Aku berkata seperti itu lalu meninggalkannya berdiri didepan apartmentku yang sebentar lagi akan aku tinggalkan. Ia menarik tanganku ketika aku akan menutup pintu.
"Katakan padaku, Naruto. Kemana kau akan pindah?"
Ia menggenggam tanganku erat. Terasa sangat sakit. "Lepas, Sasuke. Kau tidak perlu tau. Karena mulai saat ini, aku dan kamu tidak ada hubungan apa-apa. Kau mengerti?" kataku sambil menarik kasar tanganku dari genggamannya.
"Naruto, dengarkan a..."
"Sasuke, kumohon..." Aku mendorong tubuhnya pelan lalu mencium bibirnya. "Kumohon jangan pernah muncul dihadapanku lagi, Sasuke. Ini terakhir kalinya... Ku mohon..." aku berkata lalu membalikkan tubuhku dan berjalan memasuki apartmentku.
Aku berlari menuju kamarku dan menangis sepuasnya. Malam itu aku memaki-maki dirinya sampai puas. Aku menangis sampai tubuhku merasa lelah dan akhirnya tertidur.
"Aku mencintaimu, Sasuke." kataku sebelum terlelap. Itu hanya tiga kata, tapi begitu sulit di katakan dan hanya bisa aku berikan dalam bentuk ciuman terakhir kita.
Aku minta maaf,
Dan kata-kata itu begitu berat di ucapkan. Dan aku benar-benar tidak bisa mengucapkannya saat aku menutup pintu itu.
"Naruto... Hei, Naruto. Apa kau ada disana? Apa kau mendengarku?"
Terdengar suara Sasuke dari balik pintu. Suaranya terdengar begitu khawatir. Aku duduk di balik pintu memejamkan mata dan merekam setiap kata-katanya sebelum aku menghilang dari hidupnya. Merekam indah suara bariton miliknya. Merekam suara isaknya yang mulai terdengar. Aku memeluk tubuhku erat.

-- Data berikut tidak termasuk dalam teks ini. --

### src/design/osc_ctl_pkg.sv
// constants for the oscillator control block
// assumes a single 50 MHz system clock and a plain register port
package osc_ctl_pkg;
    localparam int          ADDR_W          = 4;
    localparam logic [3:0]  OSC_CTL_ADDR    = 4'h0;
    localparam logic [3:0]  IRQ_STAT_ADDR   = 4'h1;
    localparam logic [3:0]  IRQ_MASK_ADDR   = 4'h2;
    localparam logic [3:0]  LOCK_STAT_ADDR  = 4'h3;
    localparam logic [7:0]  UNLOCK_FIRST    = 8'hE7;
    localparam logic [7:0]  UNLOCK_SECOND   = 8'h18;
    localparam logic [7:0]  OSC_CTL_RESET   = 8'h00;
    localparam int          SEL_LSB         = 0;
    localparam int          FAIL_EN_BIT     = 5;
    localparam int          IPO_EN_BIT      = 7;
    localparam int          XTAL_EN_BIT     = 6;
    localparam logic [2:0]  SEL_IPO_FAST    = 3'h0;
    localparam logic [2:0]  SEL_IPO_SLOW    = 3'h1;
    localparam logic [2:0]  SEL_XTAL        = 3'h2;
    localparam logic [2:0]  SEL_WDOG        = 3'h3;
    localparam logic [2:0]  SEL_EXT_PIN     = 3'h4;
    localparam int          EV_ACCEPT       = 0;
    localparam int          EV_REJECT       = 1;
    localparam int          EV_RESERVED     = 2;
    localparam int          EV_W            = 3;
endpackage
[src/input_port_pkg.sv]
// constants and types for the host control and input port block
// assumes a 100 MHz system clock and one synchronous active high reset
package input_port_pkg;

    // ------------------------------------------------------------
    // timing
    // ------------------------------------------------------------
    localparam int CLK_HZ        = 100_000_000;
    localparam int MASTER_HZ     = 3_686_400;
    localparam int SAMPLE_DIV    = 96;
    localparam int SAMPLE_HZ     = MASTER_HZ / SAMPLE_DIV;
    localparam int SAMPLE_CYCLES = CLK_HZ / SAMPLE_HZ;

    // ------------------------------------------------------------
    // widths
    // ------------------------------------------------------------
    localparam int INPUT_BITS     = 6;
    localparam int CHANGE_BITS    = 4;
    localparam int IRQ_BITS       = 8;
    localparam int IRQ_CHANGE_BIT = 7;
    localparam int UPPER_OUT_BITS = 5;

    // ------------------------------------------------------------
    // register select codes
    // ------------------------------------------------------------
    localparam logic [3:0] SEL_CHANGE      = 4'h4;
    localparam logic [3:0] SEL_STATUS_MASK = 4'h5;
    localparam logic [3:0] SEL_VECTOR      = 4'hc;
    localparam logic [3:0] SEL_INPUTS      = 4'hd;

    // ------------------------------------------------------------
    // reset values
    // ------------------------------------------------------------
    localparam logic [7:0] VECTOR_RESET = 8'h0f;
    localparam logic [7:0] MASK_RESET   = 8'h00;
    localparam logic [7:0] DATA_RESET   = 8'h00;

    typedef enum logic [1:0] {
        BUS_IDLE = 2'b01,
        BUS_ACK  = 2'b10
    } bus_state_e;

endpackage : input_port_pkg

[src/input_change_detect.sv]
// synchroniser, sampling tick and two-sample level recogniser per pin
// assumes pins may change at any time relative to clk
`timescale 1ns/1ns
module input_change_detect
    import input_port_pkg::*;
#(
    parameter int WIDTH       = INPUT_BITS,
    parameter int TICK_CYCLES = SAMPLE_CYCLES
) (
    input  wire logic             clk,
    input  wire logic             reset,
    input  wire logic             clockEnable,
    input  wire logic [WIDTH-1:0] pins,
    output logic      [WIDTH-1:0] syncLevel,
    output logic      [WIDTH-1:0] changePulse
);
    import input_port_pkg::*;

    localparam int CW = $clog2(TICK_CYCLES);
    localparam logic [CW-1:0] TICK_LAST = CW'(TICK_CYCLES - 1);

    logic [WIDTH-1:0] sync1_reg,  sync1_next;
    logic [WIDTH-1:0] sync2_reg,  sync2_next;
    logic [WIDTH-1:0] sample_reg, sample_next;
    logic [WIDTH-1:0] stable_reg, stable_next;
    logic [WIDTH-1:0] pulse_reg,  pulse_next;
    logic [CW-1:0]    count_reg,  count_next;
    logic             primed_reg, primed_next;
    logic             tick;

    // ------------------------------------------------------------
    // next state
    // ------------------------------------------------------------
    always_comb begin
        sync1_next  = pins;
        sync2_next  = sync1_reg;
        tick        = (count_reg == TICK_LAST);
        count_next  = tick ? '0 : count_reg + CW'(1);
        sample_next = sample_reg;
        stable_next = stable_reg;
        pulse_next  = '0;
        primed_next = primed_reg;
        if (tick) begin
            sample_next = sync2_reg;
            if (!primed_reg) begin
                // first tick after reset adopts levels silently
                stable_next = sync2_reg;
                primed_next = 1'b1;
            end else begin
                for (int i = 0; i < WIDTH; i++) begin
                    // new level seen on two ticks in a row
                    if (sync2_reg[i] == sample_reg[i] &&
                        sync2_reg[i] != stable_reg[i]) begin
                        stable_next[i] = sync2_reg[i];
                        pulse_next[i]  = 1'b1;
                    end
                end
            end
        end
    end

    // ------------------------------------------------------------
    // registers
    // ------------------------------------------------------------
    always_ff @(posedge clk) begin
        if (reset) begin
            sync1_reg  <= '0;
            sync2_reg  <= '0;
            sample_reg <= '0;
            stable_reg <= '0;
            pulse_reg  <= '0;
            count_reg  <= '0;
            primed_reg <= 1'b0;
        end else if (clockEnable) begin
            sync1_reg  <= sync1_next;
            sync2_reg  <= sync2_next;
            sample_reg <= sample_next;
            stable_reg <= stable_next;
            pulse_reg  <= pulse_next;
            count_reg  <= count_next;
            primed_reg <= primed_next;
        end
    end

    assign syncLevel   = sync2_reg;
    assign changePulse = pulse_reg;

endmodule : input_change_detect

[src/host_input_port.sv]
// host bus control, interrupt request/vector and parallel input port
// assumes host strobes synchronous to clk; other events arrive as levels
`timescale 1ns/1ns
module host_input_port
    import input_port_pkg::*;
#(
    parameter int TICK_CYCLES = SAMPLE_CYCLES
) (
    input  wire logic                      clk,
    input  wire logic                      reset,
    input  wire logic                      clockEnable,
    input  wire logic                      chipSelectN,
    input  wire logic                      readWriteN,
    input  wire logic [3:0]                registerSelect,
    input  wire logic [7:0]                hostDataIn,
    output logic      [7:0]                hostDataOut,
    output logic                           hostDataOe,
    output logic                           transferAckN,
    output logic                           transferAckOe,
    input  wire logic                      interruptAckN,
    output logic                           irqN,
    output logic                           irqOe,
    input  wire logic [IRQ_BITS-1:0]       irqEvents,
    input  wire logic [CHANGE_BITS-1:0]    changeIrqEnable,
    input  wire logic [INPUT_BITS-1:0]     parallelInputs,
    output logic      [INPUT_BITS-1:0]     auxInputs,
    input  wire logic [UPPER_OUT_BITS-1:0] upperRouteIrq,
    input  wire logic [UPPER_OUT_BITS-1:0] discreteIrqN,
    input  wire logic [UPPER_OUT_BITS-1:0] generalOutputs,
    output logic      [UPPER_OUT_BITS-1:0] upperParallelOutputs
);
    import input_port_pkg::*;

    bus_state_e                state_reg,  state_next;
    logic [7:0]                data_reg,   data_next;
    logic                      drive_reg,  drive_next;
    logic [7:0]                mask_reg,   mask_next;
    logic [7:0]                vector_reg, vector_next;
    logic [CHANGE_BITS-1:0]    change_reg, change_next;
    logic [UPPER_OUT_BITS-1:0] upper_reg,  upper_next;
    logic [INPUT_BITS-1:0]     syncLevel;
    logic [INPUT_BITS-1:0]     changePulse;
    logic [IRQ_BITS-1:0]       status;
    logic                      pending;
    logic                      hostCycle;
    logic                      ackCycle;
    logic                      clearChange;

    // ------------------------------------------------------------
    // change detectors
    // ------------------------------------------------------------
    input_change_detect #(
        .WIDTH       (INPUT_BITS),
        .TICK_CYCLES (TICK_CYCLES)
    ) detect (
        .clk         (clk),
        .reset       (reset),
        .clockEnable (clockEnable),
        .pins        (parallelInputs),
        .syncLevel   (syncLevel),
        .changePulse (changePulse)
    );

    // ------------------------------------------------------------
    // interrupt status
    // ------------------------------------------------------------
    always_comb begin
        status = irqEvents;
        status[IRQ_CHANGE_BIT] = |(change_reg & changeIrqEnable);
        pending = |(status & mask_reg);
    end

    // ------------------------------------------------------------
    // bus cycle next state
    // ------------------------------------------------------------
    always_comb begin
        state_next  = state_reg;
        data_next   = data_reg;
        drive_next  = drive_reg;
        mask_next   = mask_reg;
        vector_next = vector_reg;
        clearChange = 1'b0;
        hostCycle   = !chipSelectN;
        ackCycle    = !interruptAckN && pending;
        case (state_reg)
            BUS_IDLE: begin
                if (hostCycle && readWriteN) begin
                    state_next = BUS_ACK;
                    drive_next = 1'b1;
                    case (registerSelect)
                        SEL_CHANGE: begin
                            data_next   = {change_reg,
                                           syncLevel[CHANGE_BITS-1:0]};
                            clearChange = 1'b1;
                        end
                        SEL_STATUS_MASK: data_next = status;
                        SEL_VECTOR:      data_next = vector_reg;
                        SEL_INPUTS:      data_next = {1'b1, interruptAckN,
                                             parallelInputs};
                        default:         data_next = 8'h00;
                    endcase
                end else if (hostCycle) begin
                    state_next = BUS_ACK;
                    drive_next = 1'b0;
                    case (registerSelect)
                        SEL_STATUS_MASK: mask_next   = hostDataIn;
                        SEL_VECTOR:      vector_next = hostDataIn;
                        default:         mask_next   = mask_reg;
                    endcase
                end else if (ackCycle) begin
                    state_next = BUS_ACK;
                    drive_next = 1'b1;
                    data_next  = vector_reg;
                end
            end
            BUS_ACK: begin
                // hold until the host ends the cycle
                if (chipSelectN && interruptAckN) begin
                    state_next = BUS_IDLE;
                    drive_next = 1'b0;
                end
            end
            default: begin
                state_next = BUS_IDLE;
                drive_next = 1'b0;
            end
        endcase
        // new events win over the read clear
        change_next = (clearChange ? '0 : change_reg)
                    | changePulse[CHANGE_BITS-1:0];
        upper_next = (upperRouteIrq & discreteIrqN)
                   | (~upperRouteIrq & generalOutputs);
    end

    // ------------------------------------------------------------
    // registers
    // ------------------------------------------------------------
    always_ff @(posedge clk) begin
        if (reset) begin
            state_reg  <= BUS_IDLE;
            data_reg   <= DATA_RESET;
            drive_reg  <= 1'b0;
            mask_reg   <= MASK_RESET;
            vector_reg <= VECTOR_RESET;
            change_reg <= '0;
            upper_reg  <= '1;
        end else if (clockEnable) begin
            state_reg  <= state_next;
            data_reg   <= data_next;
            drive_reg  <= drive_next;
            mask_reg   <= mask_next;
            vector_reg <= vector_next;
            change_reg <= change_next;
            upper_reg  <= upper_next;
        end
    end

    // ------------------------------------------------------------
    // pins
    // ------------------------------------------------------------
    assign hostDataOut   = data_reg;
    assign hostDataOe    = drive_reg && (state_reg == BUS_ACK)
                         && (!chipSelectN || !interruptAckN);
    assign transferAckOe = (state_reg == BUS_ACK);
    assign transferAckN  = !(state_reg == BUS_ACK);
    assign irqOe         = pending;
    assign irqN          = !pending;
    assign auxInputs     = syncLevel;
    assign upperParallelOutputs = upper_reg;

endmodule : host_input_port

[config.mk]
export PLATFORM = sky130hd
export DESIGN_NAME = host_input_port
export DESIGN_NICKNAME = d
export VERILOG_FILES = /design/src/input_port_pkg.sv /design/src/input_change_detect.sv /design/src/host_input_port.sv
export SDC_FILE = /design/constraint.sdc
export NUM_CORES = 1
export LEC_CHECK = 0
export BUFFER_PORTS_ARGS = -buffer_cell sky130_fd_sc_hd__buf_2
export CAP_MARGIN = 20
export CORE_MARGIN = 4
export CORE_UTILIZATION = 25
export DETAILED_ROUTE_END_ITERATION = 7
export HOLD_SLACK_MARGIN = 0.05
export SLEW_MARGIN = 20
export SYNTH_ARGS = -nofsm -noshare
export SYNTH_HDL_FRONTEND = slang
export SYNTH_SLANG_ARGS = --single-unit
[constraint.sdc]
create_clock -name clk -period 4.2 [get_ports clk]
set_clock_uncertainty 0.1 [all_clocks]
set_input_delay 0.84 -clock clk [delete_from_list [all_inputs] [get_ports clk]]
set_output_delay 0.84 -clock clk [all_outputs]
set_load 0.02 [all_outputs]
Yosys cells after proc, flatten, opt, wreduce, memory -nomap -nowiden

Index checks and enable logic that the tools add are counted.

Add/subtract/negate cells: 1
Eq/ne operators: 27
Mux-type cells: 32
Bitwise gates (word level): 9
Reduce and logical (&&, ||, !) cells: 31

Operator list:

| kind                                           | number |
|---|---|
| one-hot mux 8 bit (4 select lines)             | 1 |
| 2-to-1 mux 8 bit                               | 3 |
| AND reduction 3 bit                            | 7 |
| 2-to-1 mux 1 bit                               | 17 |
| adder 12 x 1 -> 12 bit (second input constant) | 1 |
| == test 12 bit (second input constant)         | 1 |
| 2-to-1 mux 12 bit                              | 1 |
| 2-to-1 mux 4 bit                               | 3 |
| != test 2 bit (second input constant)          | 6 |
| logical AND 1 bit                              | 11 |
| bitwise AND 5 bit                              | 2 |
| AND reduction 5 bit                            | 2 |
| bitwise AND 8 bit                              | 1 |
| == test 4 x 3 -> 1 bit (second input constant) | 2 |
| == test 4 bit (second input constant)          | 2 |
| 2-to-1 mux 2 bit                               | 4 |
| OR reduction 8 bit                             | 1 |
| == test 1 bit                                  | 6 |
| 2-to-1 mux 6 bit                               | 1 |
| != test 1 bit                                  | 6 |
| inverter 5 bit                                 | 1 |
| OR 5 bit                                       | 1 |
| bitwise AND 4 bit                              | 1 |
| zero test 1 bit                                | 4 |
| other kinds (13)                               | 15 |

Flip-flop bits (word level): 77
Input bits: 51
Output and inout port bits: 24
Logic and storage cells: 119

Depth between registers and ports, before layout

Gate-level depths: netlist of the first run.

Depth in word-level cells: 9
Gate-level depth with buffers: 7
Mapped depth without buffers: 7

Hierarchy

From an unflattened synthesis of the first run, not the netlist that was laid out.

Cells, all modules: 411
Area, all modules: 3,706.1 µm²

Modules (own cells, without submodules):

| module              | times used | cells each | area each (µm²) | seq. area each (µm²) |
|---|---|---|---|---|
| input_change_detect | 1          | 213        | 1,868.0         | 860.8 |
| host_input_port     | 1          | 198        | 1,838.0         | 720.7 |

Worst setup path before layout of the first run

No wires, ideal clock.

Path kind: input to output
From: in irqEvents[5]
To: out irqN
Data arrival time: 1.821 ns
Required time: 3.260 ns
Path slack: 1.439 ns
Cell stages on the path: 4
Path buffers: 0
Cells stage by stage: a222oi_1 nand3_1 or2_2 inv_1

Word-level cells in the longest chain between the ends: 3

Ends and longest elaborated chain:

| item               | RTL line               | RTL |
|---|---|---|
| start: declaration | host_input_port.sv:23  | `input wire logic [IRQ_BITS-1:0] irqEvents,` |
| bitwise AND 8 bit  | host_input_port.sv:70  | `pending = \|(status & mask_reg);` |
| OR reduction 8 bit | host_input_port.sv:70  |  |
| net irqOe          | host_input_port.sv:22  | `output logic irqOe,` |
| zero test 1 bit    | host_input_port.sv:167 | `assign irqN = !pending;` |
| end: declaration   | host_input_port.sv:21  | `output logic irqN,` |

The timed path passes the listed nets, and every way through them passes these cells.

Final worst setup path of the first run

From: in irqEvents[5]
To: out irqN

Word-level cells in the longest chain between the ends: 3

Ends and longest elaborated chain:

| item               | RTL line |
|---|---|
| bitwise AND 8 bit  | host_input_port.sv:70 |
| OR reduction 8 bit | host_input_port.sv:70 |
| zero test 1 bit    | host_input_port.sv:167 |

Every way passes these cells.

==> impl_results.md, run 1 <==
* Status: finished, final reports clean
* Post-route worst setup slack at 1.184 ns
* Syn Inst Count at 390
* Largest cells by area after synthesis: dfxtp_1, mux2i_1, nand2_1, nor2_1, a22oi_1
* Post-synth cell types at 48
* Setup CP Type: primary input to primary output
* Post-Syn Area at 3353 um2
* Gr busiest metal: met2
* Setup TNS at 0 ns
* # hold bufs at CTS at 0
* Routability cong. at 0.8037
* Synth cell count leaders: dfxtp_1, nand2_1, nor2_1, mux2i_1
* Area delta synth->final at 23.62%
* Clock power share at 47.1%
* CTS tree: yes
* First-pass GRT wire length at 14600 um
* Filler instances at 1400
* Largest family of logic cells by synthesized area: simple AND/OR/NAND/NOR gates
* Post-Layout Cell Count at 632
* Seq pwr share at 43.9%
* DRC at 0
* Vias per cell at 4.726
* Multiplexer share of the synthesized area at 10.11%
* Max-slew headroom at 49.35%
* Detail Route Antenna Nets at 0
* #FFs+latches synth at 73
* Longest Clk Path Bufs at 2
* Total routed wirelength at 9049 um
* CTS sink cnt at 73
* CP required at 3.26 ns
* H-tree lvl count at 3
* Simple-Gate Fraction of Synth Area at 22.99%
* # IOs at 75
* Hold_sp: vector_reg[6]$_SDFFE_PP0P_
* # rows at 42
* Max IR drop VDD at 0.0001755 V
* Crit path from: irqEvents[5]
* Yosys warns at 0
* Placed cells at 616
* Power Dens Cells at 398.2 nW/um2
* Initial Utilization at 25.42%
* Post-CTS Resized at 0
* Die area at 15330 um2
* Max reg flops at 12
* Leakage at 1.690 nW
* Switching power at 0.4029 mW
* Register area share after synthesis at 43.58%
* Mean post-synth cell area at 8.598 um2
* Critical Path End Type: primary output
* Core Region at 13190 um2
* Clk Latency, worst-skew pair at 0.34 ns
* Main synth FF type: dfxtp_1
* Clock Tree Root: clkbuf_16
* Antenna diodes at 0
* Layout cells sized above 1 at 22.81%
* M2 GR Usage at 19.33%
* Sw Ratio at 24.41%
* Total number of vias at 2987
* Async S/R FF share, synth at 0%
* Pre-antenna DRT Iters at 4
* WL/cell at 14.32 um
* CTS Buf Count at 9
* Finished Cell Area at 4145 um2
* GR Layer Usage met3 at 4.587%
* Largest net degree at the start of global routing at 51
* Clock-pin slew on the worst setup and hold paths at 0.06 ns
* Vias in the first global route at 2915
* GRT Total Usage at 12.22%
* Die Y at 123.8 um
* Area of the multi-input gates at 1754 um2
* Die width at 123.8 um
* WP data arrival at 2.08 ns
* Final Hold Viols at 0
* Post-synth EDFFs at 0
* Post-synthesis xor/xnor area fraction at 2.873%
* Setup-failing EPs final at 0
* Post-DP HPWL at 6654 um
* Total gr overflow at 0
* Top-area cell type share of the netlist area at 43.58%
* MaxCap Viol Count at 0
* Max-slew violation count at 0
* Antenna violations before repair at 0
* Comb power frac at 8.9%
* HP Class: register to register
* Actual slew at the worst max-slew pin at 0.7541 ns
* DRT iter0 DRCs at 186
* M1 GR Usage at 15.52%
* Buffer count from post-CTS setup fixing at 0
* Post-Synth Adder-Cell Area at 0.3731%
* Pre-CTS WS at 1.169 ns
* Most numerous cell in the Yosys netlist: dfxtp_1
* Syn_nets at 442
* Worst-path maximum fanout at 3
* Area after DPL at 3839 um2
* Internal power component at 1.248 mW
* FF/Latch Area at 1461 um2
* Max Clk Rate at 331.5 MHz
* Reg-to-reg startpoint: detect.count_reg[2]$_SDFFE_PP0P_
* Min Tclk post-route at 3.016 ns
* Tcrit/Tclk final at 71.82%
* Compound-Gate Fraction of Synth Area at 15.97%
* Largest area contributor in the netlist: dfxtp_1
* RSZ-0062 raised after global routing: false
* IO Port Bufs at 73
* Fin nets at 503
* CP Launch Type: primary input
-- power groups by stage --
stage,registers [mW],clock network [mW],logic [mW]
finish,0.725,0.778,0.147
global route,0.728,0.827,0.162
CTS,0.725,0.791,0.148
detailed placement,0.740,0,0.147
global placement,0.739,0,0.144
floorplan,0.747,0,0.0808
-- kinds of logic (layout without fill, tap and decap cells) --
group,count (synthesis),in the layout
flops,73,73
simple gates,159,159
xor+xnor,11,11
mux,33,33
fa+ha+maj,1,1
compound gates,82,82
buf+inv,31,97
-- metal layers --
metal	part of all wire, %	vias up	wire, um
li1	-	1505	-
met1	46	1394	4158
met2	45	77	4056
met5	0	-	0
met3	7.9	11	718
met4	1.3	0	116
-- final timing paths --
kind | end | slack, ns | cells past startpoint
worst min-delay path | vector_reg[6]$_SDFFE_PP0P_ | 0.36 | 2
worst min register to register | vector_reg[6]$_SDFFE_PP0P_ | 0.36 | 2
worst max register to register | detect.stable_reg[3]$_SDFFE_PP0P_ | 1.90 | 5
worst max-delay path | irqN | 1.18 | 6
-- critical path, cell delays in order --
cell      delay [ns]
buf_2           0.13
a222oi_1        0.33
nand3_1         0.21
or2_2           0.36
inv_1           0.05
buf_2           0.15
-- per-stage QoR --
| stage | hold slack, ns | total power, mW | util (%) |
|---|---|---|---|
| 3_5_place_dp | 0.3456 | 0.8874 | 29.10 |
| 2_1_floorplan | 0.3329 | 0.8278 | - |
| 3_3_place_gp | 0.3383 | 0.8829 | 29.10 |
| 6_report | 0.3585 | 1.651 | 31.43 |
| 4_1_cts | 0.3575 | 1.664 | 31.43 |
| 5_1_grt | 0.3836 | 1.717 | 31.43 |
$ cat src/rise_detect.sv
`timescale 1ns/1ps
// Detects a 0-to-1 transition of a level.
module rise_detect (
  // Clock and reset.
  input  wire logic clk_i,
  input  wire logic rstn_i,
  // Level in and pulse out.
  input  wire logic lvl_i,
  output logic      rise_o
);

  logic lvl_ff;  // Previous sample of the level.

  // Samples the level every cycle.
  always_ff @(posedge clk_i or negedge rstn_i) begin
    if (!rstn_i) begin
      lvl_ff <= 1'b0;
    end else begin
      lvl_ff <= lvl_i;
    end
  end

  // A rise is a high level that was low one cycle ago.
  assign rise_o = lvl_i & ~lvl_ff;

endmodule

$ cat src/sticky_bit.sv
`timescale 1ns/1ps
// One sticky flag: set wins over clear.
module sticky_bit (
  // Clock and reset.
  input  wire logic clk_i,
  input  wire logic rstn_i,
  // Control.
  input  wire logic set_i,
  input  wire logic clr_i,
  // State.
  output logic      q_o
);

  // Holds the flag; a set in the clearing cycle survives.
  always_ff @(posedge clk_i or negedge rstn_i) begin
    if (!rstn_i) begin
      q_o <= 1'b0;
    end else if (set_i) begin
      q_o <= 1'b1;
    end else if (clr_i) begin
      q_o <= 1'b0;
    end
  end

endmodule
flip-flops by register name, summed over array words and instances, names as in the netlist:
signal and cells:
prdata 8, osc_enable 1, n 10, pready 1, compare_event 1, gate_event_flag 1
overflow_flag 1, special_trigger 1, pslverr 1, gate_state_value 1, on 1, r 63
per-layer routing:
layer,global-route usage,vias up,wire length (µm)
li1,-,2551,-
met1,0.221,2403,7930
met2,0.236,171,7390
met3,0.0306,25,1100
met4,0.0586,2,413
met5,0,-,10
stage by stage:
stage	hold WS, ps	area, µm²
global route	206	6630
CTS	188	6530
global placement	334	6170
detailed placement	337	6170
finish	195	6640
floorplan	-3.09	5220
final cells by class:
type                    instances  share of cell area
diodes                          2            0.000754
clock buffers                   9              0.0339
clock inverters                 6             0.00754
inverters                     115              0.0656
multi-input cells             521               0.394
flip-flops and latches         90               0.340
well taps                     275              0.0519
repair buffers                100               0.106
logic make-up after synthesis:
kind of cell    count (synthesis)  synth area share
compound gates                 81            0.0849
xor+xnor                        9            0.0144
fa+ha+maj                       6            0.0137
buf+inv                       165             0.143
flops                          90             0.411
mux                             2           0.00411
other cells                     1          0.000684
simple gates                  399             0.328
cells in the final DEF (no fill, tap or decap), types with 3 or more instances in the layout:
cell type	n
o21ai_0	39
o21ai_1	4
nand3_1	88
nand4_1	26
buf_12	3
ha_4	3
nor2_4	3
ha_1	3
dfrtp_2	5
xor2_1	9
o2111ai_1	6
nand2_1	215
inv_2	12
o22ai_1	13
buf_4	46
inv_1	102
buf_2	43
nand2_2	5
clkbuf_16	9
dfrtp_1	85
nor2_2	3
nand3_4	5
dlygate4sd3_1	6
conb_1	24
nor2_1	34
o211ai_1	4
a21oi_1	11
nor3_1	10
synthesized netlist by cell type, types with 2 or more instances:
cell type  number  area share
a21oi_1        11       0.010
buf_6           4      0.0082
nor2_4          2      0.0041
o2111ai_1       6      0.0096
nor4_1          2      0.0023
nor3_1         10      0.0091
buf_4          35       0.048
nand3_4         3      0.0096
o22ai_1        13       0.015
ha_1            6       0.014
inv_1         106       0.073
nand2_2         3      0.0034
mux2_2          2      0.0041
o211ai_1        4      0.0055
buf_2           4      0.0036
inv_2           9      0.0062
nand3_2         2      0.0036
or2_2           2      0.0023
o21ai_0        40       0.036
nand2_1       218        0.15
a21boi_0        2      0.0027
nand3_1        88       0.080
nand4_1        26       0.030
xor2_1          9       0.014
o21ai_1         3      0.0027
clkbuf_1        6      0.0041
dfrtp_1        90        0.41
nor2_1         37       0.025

Dia masih disana. Sasuke-nya masih disana.
Dear, Sasuke...
Maafkan aku telah melukaimu. Maafkan aku karena mulai sekarang aku berhenti mencintaimu. Maafkan aku dengan semua sifat kekanakan ku. Aku tau semuanya mungkin sudah terlambat...
Tapi, jika aku mengatakan "Aku minta maaf..." secepatnya, masih bisakah aku bersama dengan mu sekarang? Tersenyum di bawah lagit yang indah dan kau memujiku begitu indah?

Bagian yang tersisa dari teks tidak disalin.